State Rep. Liz Harris’s ouster is a rare case of the GOP policing its own when it comes to election-related misinformation. But there’s more to the story.|| Gage Skidmore
By Yvonne Wingett Sanchez || The Arizona Republic
For 40 minutes, the witness before a joint committee of the Arizona legislature unfurled her theory: A Mexican drug cartel was secretly paying off state and local government officials as part of an election-fraud scheme. Everyone from the governor on down was implicated. Even senior-ranking Republicans.
When a GOP state senator balked at the outlandish claims and asked the witness, a local insurance agent, who had invited her to the February session, she identified a first-term Republican, state Rep. Liz Harris.
From the dais, Harris motioned her hand across her neck in a gesture commonly used to cue silence.

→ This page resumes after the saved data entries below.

==> config.mk <==
export PLATFORM = sky130hd
export DESIGN_NAME = ifetch_pcgen
export DESIGN_NICKNAME = d
export VERILOG_FILES = /design/src/rtl/ifetch_pcgen_pkg.sv /design/src/rtl/ifetch_credit.sv /design/src/rtl/ifetch_pcgen.sv
export SDC_FILE = /design/constraint.sdc
export NUM_CORES = 1
export LEC_CHECK = 0
export CORE_UTILIZATION = 48
export CTS_BUF_LIST = sky130_fd_sc_hd__clkbuf_4 sky130_fd_sc_hd__clkbuf_8
export CTS_CLUSTER_DIAMETER = 30
export DETAILED_ROUTE_END_ITERATION = 12
export GPL_ROUTABILITY_DRIVEN = 0
export PLACE_DENSITY = 0.83
export RECOVER_POWER = 25
export SLEW_MARGIN = 20
export SYNTH_ARGS = -nofsm -noshare
export SYNTH_HDL_FRONTEND = slang
export SYNTH_HIERARCHICAL = 1
export SYNTH_SLANG_ARGS = --single-unit
==> constraint.sdc <==
create_clock -name clk -period 3.05 [get_ports clk]
set_input_delay 0.61 -clock clk [delete_from_list [all_inputs] [get_ports clk]]
set_output_delay 0.61 -clock clk [all_outputs]
set_load 0.01 [all_outputs]
==> src/rtl/ifetch_pcgen_pkg.sv <==
// Shared defaults and types for the instruction-fetch next-PC generator.
package ifetch_pcgen_pkg;

  localparam int unsigned IFETCH_FETCH_BYTES  = 16;
  localparam int unsigned IFETCH_MAX_INFLIGHT = 4;

  typedef enum logic [1:0] {
    ST_RUN         = 2'd0,
    ST_CREDIT_WAIT = 2'd1,
    ST_DRAIN       = 2'd2
  } I_ifetch_state_type;

  typedef struct packed {
    logic [31:0] redirects;
    logic [31:0] credit_stall;
    logic [31:0] retry_stall;
    logic [31:0] killed;
  } I_ifetch_perf_type;

endpackage

==> src/rtl/ifetch_credit.sv <==
// Outstanding icache request counter plus stale-response drop counter.
module ifetch_credit
  import ifetch_pcgen_pkg::*;
#(
  parameter int unsigned MAX_INFLIGHT = IFETCH_MAX_INFLIGHT
) (
  input  logic       clk,
  input  logic       reset,
  input  logic       i_xfer,
  input  logic       i_done,
  input  logic       i_redirect,
  output logic [3:0] o_inflight,
  output logic [3:0] o_inflight_nxt,
  output logic       o_kill,
  output logic       o_full,
  output logic       o_drain_nxt
);

  logic [3:0] r_inflight;
  logic [3:0] r_drop;
  logic [3:0] w_inflight_nxt;
  logic [3:0] w_drop_nxt;
  logic       w_kill;

  assign w_kill = !reset && i_done && (r_drop != '0);

  always_comb begin
    w_inflight_nxt = r_inflight;
    if (i_xfer && !i_done) begin
      w_inflight_nxt = r_inflight + 4'd1;
    end else if (!i_xfer && i_done && (r_inflight != '0)) begin
      w_inflight_nxt = r_inflight - 4'd1;
    end
  end

  // A redirect reloads with the post-update count, which already covers
  // any older stale requests still being drained.
  always_comb begin
    w_drop_nxt = r_drop;
    if (i_redirect) begin
      w_drop_nxt = w_inflight_nxt;
    end else if (w_kill) begin
      w_drop_nxt = r_drop - 4'd1;
    end
  end

  always_ff @(posedge clk) begin
    if (reset) begin
      r_inflight <= '0;
      r_drop     <= '0;
    end else begin
      r_inflight <= w_inflight_nxt;
      r_drop     <= w_drop_nxt;
    end
  end

  always_ff @(posedge clk) begin
    if (!reset) begin
      assert (!(i_done && (r_inflight == '0)));
    end
  end

  assign o_inflight     = r_inflight;
  assign o_inflight_nxt = w_inflight_nxt;
  assign o_kill         = w_kill;
  assign o_full         = (r_inflight >= 4'(MAX_INFLIGHT));
  assign o_drain_nxt    = (w_drop_nxt != '0);

endmodule

==> src/rtl/ifetch_pcgen.sv <==
// Next-PC generator feeding the icache request channel.
// Optional perf counters enabled by defining IFETCH_PCGEN_PERF_EN.
module ifetch_pcgen
  import ifetch_pcgen_pkg::*;
#(
  parameter int unsigned          PC_WIDTH     = 64,
  parameter int unsigned          FETCH_BYTES  = IFETCH_FETCH_BYTES,
  parameter int unsigned          MAX_INFLIGHT = IFETCH_MAX_INFLIGHT,
  parameter logic [PC_WIDTH-1:0]  RESET_PC     = '0
) (
  input  logic                clk,
  input  logic                reset,
  input  logic                redirect_valid,
  input  logic [PC_WIDTH-1:0] redirect_pc,
  output logic                coretoic_pc_valid,
  input  logic                coretoic_pc_retry,
  output logic [PC_WIDTH-1:0] coretoic_pc,
  input  logic                ic_resp_done,
  output logic                ic_resp_kill,
  output logic [3:0]          inflight
`ifdef IFETCH_PCGEN_PERF_EN
  ,
  output logic [31:0]         perf_redirects,
  output logic [31:0]         perf_credit_stall,
  output logic [31:0]         perf_retry_stall,
  output logic [31:0]         perf_killed
`endif
);

  localparam logic [PC_WIDTH-1:0] LP_STEP  = PC_WIDTH'(FETCH_BYTES);
  localparam logic [PC_WIDTH-1:0] LP_ALIGN = ~(PC_WIDTH'(FETCH_BYTES - 1));
  localparam logic [PC_WIDTH-1:0] LP_EVEN  = ~(PC_WIDTH'(1));

  logic [PC_WIDTH-1:0] r_pc;
  I_ifetch_state_type  r_state;
  logic                w_valid;
  logic                w_xfer;
  logic                w_full;
  logic                w_kill;
  logic                w_drain_nxt;
  logic [3:0]          w_inflight;
  logic [3:0]          w_inflight_nxt;

  ifetch_credit #(
    .MAX_INFLIGHT (MAX_INFLIGHT)
  ) u_credit (
    .clk            (clk),
    .reset          (reset),
    .i_xfer         (w_xfer),
    .i_done         (ic_resp_done),
    .i_redirect     (redirect_valid),
    .o_inflight     (w_inflight),
    .o_inflight_nxt (w_inflight_nxt),
    .o_kill         (w_kill),
    .o_full         (w_full),
    .o_drain_nxt    (w_drain_nxt)
  );

  assign w_valid = !reset && !w_full;
  assign w_xfer  = w_valid && !coretoic_pc_retry;

  // Redirect wins over a same-cycle transfer: the request still counts as
  // in flight, but its sequential advance is dropped.
  always_ff @(posedge clk) begin
    if (reset) begin
      r_pc <= RESET_PC;
    end else if (redirect_valid) begin
      r_pc <= redirect_pc & LP_EVEN;
    end else if (w_xfer) begin
      r_pc <= (r_pc & LP_ALIGN) + LP_STEP;
    end
  end

  always_ff @(posedge clk) begin
    if (reset) begin
      r_state <= ST_RUN;
    end else if (w_inflight_nxt == 4'(MAX_INFLIGHT)) begin
      r_state <= ST_CREDIT_WAIT;
    end else if (w_drain_nxt) begin
      r_state <= ST_DRAIN;
    end else begin
      r_state <= ST_RUN;
    end
  end

  always_ff @(posedge clk) begin
    if (!reset) begin
      assert ((r_state == ST_CREDIT_WAIT) == !w_valid);
    end
  end

  assign coretoic_pc_valid = w_valid;
  assign coretoic_pc       = r_pc;
  assign ic_resp_kill      = w_kill;
  assign inflight          = w_inflight;

`ifdef IFETCH_PCGEN_PERF_EN
  I_ifetch_perf_type r_perf;

  always_ff @(posedge clk) begin
    if (reset) begin
      r_perf <= '0;
    end else begin
      if (redirect_valid && (r_perf.redirects != '1))
        r_perf.redirects <= r_perf.redirects + 32'd1;
      if ((r_state == ST_CREDIT_WAIT) && (r_perf.credit_stall != '1))
        r_perf.credit_stall <= r_perf.credit_stall + 32'd1;
      if (w_valid && coretoic_pc_retry && (r_perf.retry_stall != '1))
        r_perf.retry_stall <= r_perf.retry_stall + 32'd1;
      if (w_kill && (r_perf.killed != '1))
        r_perf.killed <= r_perf.killed + 32'd1;
    end
  end

  assign perf_redirects    = r_perf.redirects;
  assign perf_credit_stall = r_perf.credit_stall;
  assign perf_retry_stall  = r_perf.retry_stall;
  assign perf_killed       = r_perf.killed;
`endif

endmodule
==> results.md, run 1 <==
* Status: finished clean
* Post-DRT Antenna Nets at 0
* # port buffers at 136
* Setup Buffers After CTS at 0
* Maximum clock path buffer count at 2
* N_diodes at 0
* DRC Markers at 0
* Hold WS at 531 ps
* Via count at 4856
* Hold Crit Class: flop to flop
* # nets final at 754
* Period utilisation layout at 85.4%
* First-pass GRT wire length at 21800 um
* Largest net degree at the start of global routing at 68
* Area Overhead vs Synth at 39.3%
* Yosys warnings at 6
* Hold Buf Count CTS at 0
* Power density cells at 418 mW/mm2
* Via density at 6.12
* Clock Skews at 8.80 ps
* Total Wirelength at 13400 um
* Leakage at 2.08 nW
* Worst-Margin Slew at 733 ps
* DIE AREA at 0.00934 mm2
* Commonest non-fill, non-tap cell in the layout: clkdlybuf4s50_1
* Hold Fails Final Rpt at 0
* Core ar. at 0.00868 mm2
* Total GRT Usage at 28.3%
* Fin util at 69.0%
* Fin crit period at 2600 ps
* Most frequent cells in the layout: clkdlybuf4s50_1 (104), nor2_1 (79), dfxtp_1 (71)
* Syn_area_per_cell at 7.76 um2
* Grt ovf at 0
* Die width at 96.6 um
* Vias in the first global route at 4518
* Root Driver: clkbuf_8
* Post-Synthesis Cells at 554
* Worst Path Required at 2440 ps
* Critical-path maximum fanout at 4
* Fmax at 384 MHz
* DRT iter0 DRCs at 338
* CTS buffer count at 9
* RSZ-0062 raised after global routing: no
* Clock-pin slew on the worst setup and hold paths at 80 ps
* Total of max-cap violations at 0
* WL/cell at 16.9 um
* Fin Setup TNS at 0 ps
* Type of destination of the critical path: primary output
* CTS tree: done
* Final setup vio count at 0
* Slew HR at 51.1%
* Nature of the critical path startpoint: primary input
* I/O pins at 139
* CTS H-tree depth at 3
* Synth Net Count at 627
* CTS sink count at 71
* Layout cell share with drive strength beyond 1 at 6.85%
* Worst setup path class: primary input to primary output
* Row count at 34
* CTS resizes at 0
* Count of pins over their slew limit at 0
* Chip height at 96.6 um
* Critical Path AT at 1990 ps
* Initial antenna violation count at 0
* First-pass DRT Iterations at 6
* Worst-case vdd ir drop at 234 uV
* Worst skew pair latency at 350 ps
* Initial Utilization at 49.5%
* Area of the mapped netlist at 0.00430 mm2
* DP HPWL at 9530 um
worst paths after layout:
check	start	endpoint	slack, ps	depth (start not counted)
min	coretoic_pc[40]$_SDFFE_PP0P_	coretoic_pc[40]$_SDFFE_PP0P_	530	2
max	ic_resp_done	ic_resp_kill	450	4
min reg2reg	coretoic_pc[40]$_SDFFE_PP0P_	coretoic_pc[40]$_SDFFE_PP0P_	530	2
max reg2reg	u_credit/o_inflight[2]$_SDFF_PP0_	coretoic_pc[53]$_SDFFE_PP0P_	450	9
state kept, by name, indices dropped and copies added, names as in the netlist:
register,count
coretoic_pc,63
u_credit/o_inflight,4
u_credit/r_drop,4
metal layers:
layer / track usage (%) / part of all wire, % / vias to the layer above / routed length, um
met5: 0 / 0 / - / 0
met4: 8.84 / 1.5 / 0 / 199
met3: 5.85 / 7.2 / 28 / 969
met2: 47.6 / 48 / 225 / 6440
met1: 36.2 / 43 / 2273 / 5770
li1: - / - / 2330 / -
area by class of cell:
type                            instances  area (um2)
Sequential cell                        71        1420
Clock inverter                          6        83.8
Inverter                               20        75.1
Timing Repair Buffer                  155        1500
Fill cell                             782        2690
Multi-Input combinational cell        424        2640
Clock buffer                           10         138
Tap cell                              108         135
power by group:
| part | switching [mW] | internal, mW |
|---|---|---|
| sequential | 0.0934 | 0.998 |
| clock | 0.371 | 0.480 |
| combinational | 0.259 | 0.304 |
| total | 0.723 | 1.78 |
metrics by stage:
stage | setup WS (ps) | cell area [um2] | std cells | power [mW]
after floorplan | 413 | 4300 | 554 | 1.38
after global placement | 148 | 5780 | 778 | 1.66
after detailed placement | 117 | 5780 | 778 | 1.68
after CTS | 428 | 6000 | 794 | 2.52
after global routing | 203 | 5990 | 794 | 2.61
final | 447 | 5990 | 794 | 2.51
critical path, stage by stage:
cell	delay [ps]
clkdlybuf4s50_1	480
nand2b_1	80
o21ba_2	280
clkdlybuf4s50_1	540
Note: power is estimated with default switching activity, not from simulation.
==> run 2, diff against run 1 <==
- CORE_UTILIZATION: 48 -> 45
- PLACE_DENSITY: 0.83 -> 0.78
- SLEW_MARGIN: 20 -> default
==> run 2 against run 1 <==
Against the previous run:
- sequential cell count is the same
- critical path depth grew 4
- largest power group unchanged
- non-clock buffer count is the same
- clock power grew 13%
- sequential power is essentially flat
- global-route usage shrank 1.1 points
- utilization shrank 3.7 points
- critical path type is now flop to flop
- combinational power shrank 2%
- register-to-register slack lost 90 ps
- cell count grew 2.6%
==> results.md, run 2 (same netlist as run 1, synthesis figures left out) <==
* Sequential power share at 42.0%
* Setup Buffers After CTS at 0
* P_sw at 0.715 mW
* Period utilisation layout at 88.2%
* Layout cell share with drive strength beyond 1 at 6.85%
* Slew HR at 51.2%
* Area Overhead vs Synth at 40.4%
* Power density cells at 432 mW/mm2
* DIE AREA at 0.00995 mm2
* Hold Buf Count CTS at 0
* Worst skew pair latency at 350 ps
* Worst Path Required at 3310 ps
* First-pass DRT Iterations at 5
* Clock Skews at 14.5 ps
* Setup ws final at 360 ps
* Total power at 2.60 mW
* Type of destination of the critical path: flop
* Via count at 4804
* First-pass GRT wire length at 21900 um
* Final setup vio count at 0
* Initial antenna violation count at 0
* Via density at 5.89
* Most frequent cells in the layout: clkdlybuf4s50_1 (104), nor2_1 (79), dfxtp_1 (71)
* WL/cell at 16.2 um
* Worst-case vdd ir drop at 203 uV
* Hold Fails Final Rpt at 0
* N_diodes at 0
* Int Power at 1.89 mW
* Status: finished clean
* Fin util at 65.3%
* CTS sink count at 71
* Fmax at 372 MHz
* Pre-CTS setup slack at 91.9 ps
* Core ar. at 0.00924 mm2
* CTS H-tree depth at 3
* Max reg flops at 63
* Total Wirelength at 13200 um
* # nets final at 754
* Total of max-cap violations at 0
* Sw Share at 27.5%
* Commonest non-fill, non-tap cell in the layout: clkdlybuf4s50_1
* Post-DRT Antenna Nets at 0
* Critical-path maximum fanout at 9
* Critical Path AT at 2950 ps
* Clock share of power at 36.9%
* DRC Markers at 0
* Total GRT Usage at 27.2%
* Row count at 35
* Root Driver: clkbuf_8
* Initial Utilization at 46.5%
* Combinational share of power at 21.2%
* # port buffers at 136
* Count of pins over their slew limit at 0
* DP HPWL at 9440 um
* Chip height at 99.7 um
* Largest net degree at the start of global routing at 68
* Leakage at 2.09 nW
* Clock-pin slew on the worst setup and hold paths at 80 ps
* Worst-Margin Slew at 731 ps
* Maximum clock path buffer count at 2
* Vias in the first global route at 4657
* I/O pins at 139
* CTS resizes at 0
* RSZ-0062 raised after global routing: no
* Worst setup path class: flop to flop
* Hold Crit Class: flop to flop
* Fin Setup TNS at 0 ps
* Fin crit period at 2690 ps
* Nature of the critical path startpoint: flop
* CTS tree: done
* CTS buffer count at 9
* Grt ovf at 0
* DRT iter0 DRCs at 336
* Die width at 99.7 um
==> run 2: cell count changes in the layout (fill, tap and decap cells not counted) <==
cell / previous run / this run
clkinv_2: 3 / 1
buf_12: 1 / 0
buf_4: 16 / 17
bufinv_16: 2 / 3
clkbuf_8: 10 / 11
==> run 2: critical path: stages (launching register included) <==
cell      delay, ps
dfxtp_1         390
nor2_1          180
inv_1           100
nor4b_1         300
clkbuf_1        360
nand2_1         250
or3_1           380
or4_1           400
a311oi_1        250
==> run 2: path summary, 6_finish.rpt <==
kind | from | endpoint | slack, ps | cells past startpoint
max | u_credit/o_inflight[2]$_SDFF_PP0_ | coretoic_pc[50]$_SDFFE_PP0P_ | 360 | 8
min | coretoic_pc[54]$_SDFFE_PP0P_ | coretoic_pc[54]$_SDFFE_PP0P_ | 520 | 2
max reg2reg | u_credit/o_inflight[2]$_SDFF_PP0_ | coretoic_pc[50]$_SDFFE_PP0P_ | 360 | 8
min reg2reg | coretoic_pc[54]$_SDFFE_PP0P_ | coretoic_pc[54]$_SDFFE_PP0P_ | 520 | 2
==> run 2: layout make-up <==
type | instances | area [um2]
clock buffer | 11 | 151
clock inverter | 5 | 104
fill | 805 | 3210
inverter | 20 | 75.1
multi-input combinational | 424 | 2640
sequential | 71 | 1420
tap | 129 | 161
timing repair buffer | 155 | 1490
==> run 2: power groups by stage <==
stage / combinational (mW) / sequential (mW) / clock, mW
global placement: 0.548 / 1.11 / 0
finish: 0.551 / 1.09 / 0.960
global route: 0.601 / 1.11 / 1.00
detailed placement: 0.560 / 1.11 / 0
CTS: 0.564 / 1.09 / 0.969
floorplan: 0.262 / 1.12 / 0
==> run 2: through the flow <==
step	hold slack, ps	cells	cell area (um2)
finish	524	815	6030
global route	563	815	6030
CTS	530	815	6050
detailed placement	520	799	5790
global placement	510	799	5790
floorplan	533	554	4300
==> run 2: per-layer routing <==
layer,vias up,global-route usage (%),wire (um)
met5,-,0,0
met4,0,10.5,212
met3,20,4.64,817
met2,182,43.9,6240
met1,2276,36.2,5970
li1,2326,-,-
==> run 3, diff against run 2 <==
- PLACE_DENSITY: 0.78 -> 0.82
==> run 3 against run 2 <==
Against the previous run:
- clock-buffer cell count unchanged
- die area stayed put
- hold slack worse by 1.4 ps
- non-clock buffer count grew 2
- wire length fell by 0.14%
- clock power is 26% lower
- maximum frequency shrank 0.85%
- via count increased by 0.50%
- final area fell by 0.73%
- sequential power about the same
- sequential share of layout area is 0.17 points higher
- critical path depth unchanged
- highest routed layer unchanged
==> results.md, run 3 (same netlist as run 1, synthesis figures left out) <==
* Via count at 4828
* Final setup vio count at 0
* Post-DRT Antenna Nets at 0
* Status: finished clean
* Nature of the critical path startpoint: flop
* Chip height at 99.7 um
* Vias in the first global route at 4520
* Most frequent cells in the layout: clkdlybuf4s50_1 (104), nor2_1 (79), dfxtp_1 (71)
* Largest net degree at the start of global routing at 51
* Cell family with most CP delay: simple AND/OR/NAND/NOR gates
* RSZ-0062 raised after global routing: no
* Fmax at 369 MHz
* Hold Buf Count CTS at 0
* # nets final at 756
* Critical Path Stages at 8
* Root Driver: clkbuf_8
* Slowest cell on crit path: dfxtp_1
* CTS tree: done
* Finished Cell Area at 0.00599 mm2
* Filler cells at 773
* Worst-case vdd ir drop at 200 uV
* Type of destination of the critical path: flop
* Count of pins over their slew limit at 0
* DRC Markers at 0
* WL/cell at 16.2 um
* Die width at 99.7 um
* Setup Buffers After CTS at 0
* N_diodes at 0
* Critical Path AT at 2970 ps
* Period utilisation layout at 89.0%
* DP HPWL at 9520 um
* Worst setup path class: flop to flop
* Initial antenna violation count at 0
* I/O pins at 139
* DIE AREA at 0.00995 mm2
* Worst skew pair latency at 360 ps
* CTS buffer count at 9
* Worst Path Required at 3310 ps
* Hold Crit Class: flop to flop
* Max reg flops at 63
* Worst-Margin Slew at 627 ps
* First-pass DRT Iterations at 5
* Hold Fails Final Rpt at 0
* Slew HR at 58.1%
* First-pass GRT wire length at 21400 um
* Fin Setup TNS at 0 ps
* Maximum clock path buffer count at 2
* CP peak stage delay at 400 ps
* Clock Skews at 16.0 ps
* Row count at 35
* DP Area at 0.00582 mm2
* Worst r2r src: u_credit/o_inflight[2]$_SDFF_PP0_
* Critical path launch point: u_credit/o_inflight[2]$_SDFF_PP0_
* CP Cell Sequence: nor2_1 -> inv_1 -> nor4b_1 -> clkbuf_1 -> nand2_1 -> or3_1 -> or4_1 -> a311oi_1
* Grt ovf at 0
* WP buf/inv at 2
* CTS resizes at 0
* Total Wirelength at 13200 um
* Leakage at 2.06 nW
* Total GRT Usage at 26.8%
* # port buffers at 136
* Core ar. at 0.00924 mm2
* Hold depth at 2
* Worst R2R Setup Slack at 340 ps
* CTS H-tree depth at 3
* Pre-CTS setup slack at 95.2 ps
* Commonest non-fill, non-tap cell in the layout: clkdlybuf4s50_1
* Setup ws final at 336 ps
* Hold WS at 522 ps
* Area Overhead vs Synth at 39.3%
* Via density at 5.91
* DRT iter0 DRCs at 254
* HP Start: coretoic_pc[40]$_SDFFE_PP0P_
* Initial Utilization at 46.5%
* Fin crit period at 2710 ps
* Total of max-cap violations at 0
* Critical-path maximum fanout at 9
* CTS sink count at 71
* Clock-pin slew on the worst setup and hold paths at 90 ps
* Layout cell share with drive strength beyond 1 at 7.12%
* Power density cells at 394 mW/mm2
* Reg2reg path depth at 8
run 3: cell types whose count changed in the layout (fill, tap and decap cells not counted):
cell        change
bufinv_16       -3
clkinvlp_4      +3
buf_12          +1
buf_4           +1
clkinv_2        +1
clkinv_4        -1
run 3: worst paths after layout:
path / end
worst min-delay path: coretoic_pc[40]$_SDFFE_PP0P_
worst max register to register: coretoic_pc[50]$_SDFFE_PP0P_
worst min register to register: coretoic_pc[40]$_SDFFE_PP0P_
worst max-delay path: coretoic_pc[50]$_SDFFE_PP0P_
run 3: worst reg2reg max path, stage by stage (launching register included):
cell and delay [ps]:
dfxtp_1 400, nor2_1 180, inv_1 100, nor4b_1 310, clkbuf_1 360, nand2_1 230, or3_1 380, or4_1 400
a311oi_1 270
run 3: per-stage QoR:
step / utilization (%) / instances / power (mW)
floorplan: - / 554 / 1.38
global placement: 63.0 / 801 / 1.66
detailed placement: 63.0 / 801 / 1.68
CTS: 65.0 / 817 / 2.38
global route: 64.8 / 817 / 2.48
finish: 64.8 / 817 / 2.36
run 3: final cells by class:
class / count / area [um2] / area share, %
Inverter: 20 / 75.1 / 1.25
Sequential cell: 71 / 1420 / 23.7
Clock buffer: 11 / 151 / 2.53
Clock inverter: 5 / 32.5 / 0.543
Timing Repair Buffer: 157 / 1510 / 25.3
Tap cell: 129 / 161 / 2.69
Multi-Input combinational cell: 424 / 2640 / 44.0
run 3: where the power goes:
group          internal [mW]  switching, mW
registers              0.998         0.0968
clock network          0.337          0.370
logic                  0.305          0.254
run 3: layer usage:
| metal | vias to the layer above | track usage, % | wire, um | part of all wire, % |
|---|---|---|---|---|
| met5 | - | 0 | 0 | 0 |
| met4 | 0 | 9.16 | 216 | 1.6 |
| met3 | 22 | 6.47 | 1170 | 8.9 |
| met2 | 240 | 44.5 | 6180 | 47 |
| met1 | 2239 | 33.9 | 5640 | 43 |
| li1 | 2327 | - | - | - |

In the two and a half years since Donald Trump falsely claimed victory in the 2020 election, Republican officeholders have rarely held their fellow party members accountable for originating or spreading misinformation about the electoral system. In Arizona GOP circles, the false claims have run particularly rampant, eroding support for democracy and costing taxpayers millions of dollars as lawmakers hunted futilely for proof that the vote had been rigged.
But the case of the Arizona legislator who helped perpetuate the groundless belief that the Sinaloa drug cartel was orchestrating election fraud ended this month with an unusual twist: She was expelled from office by her colleagues, Republicans included.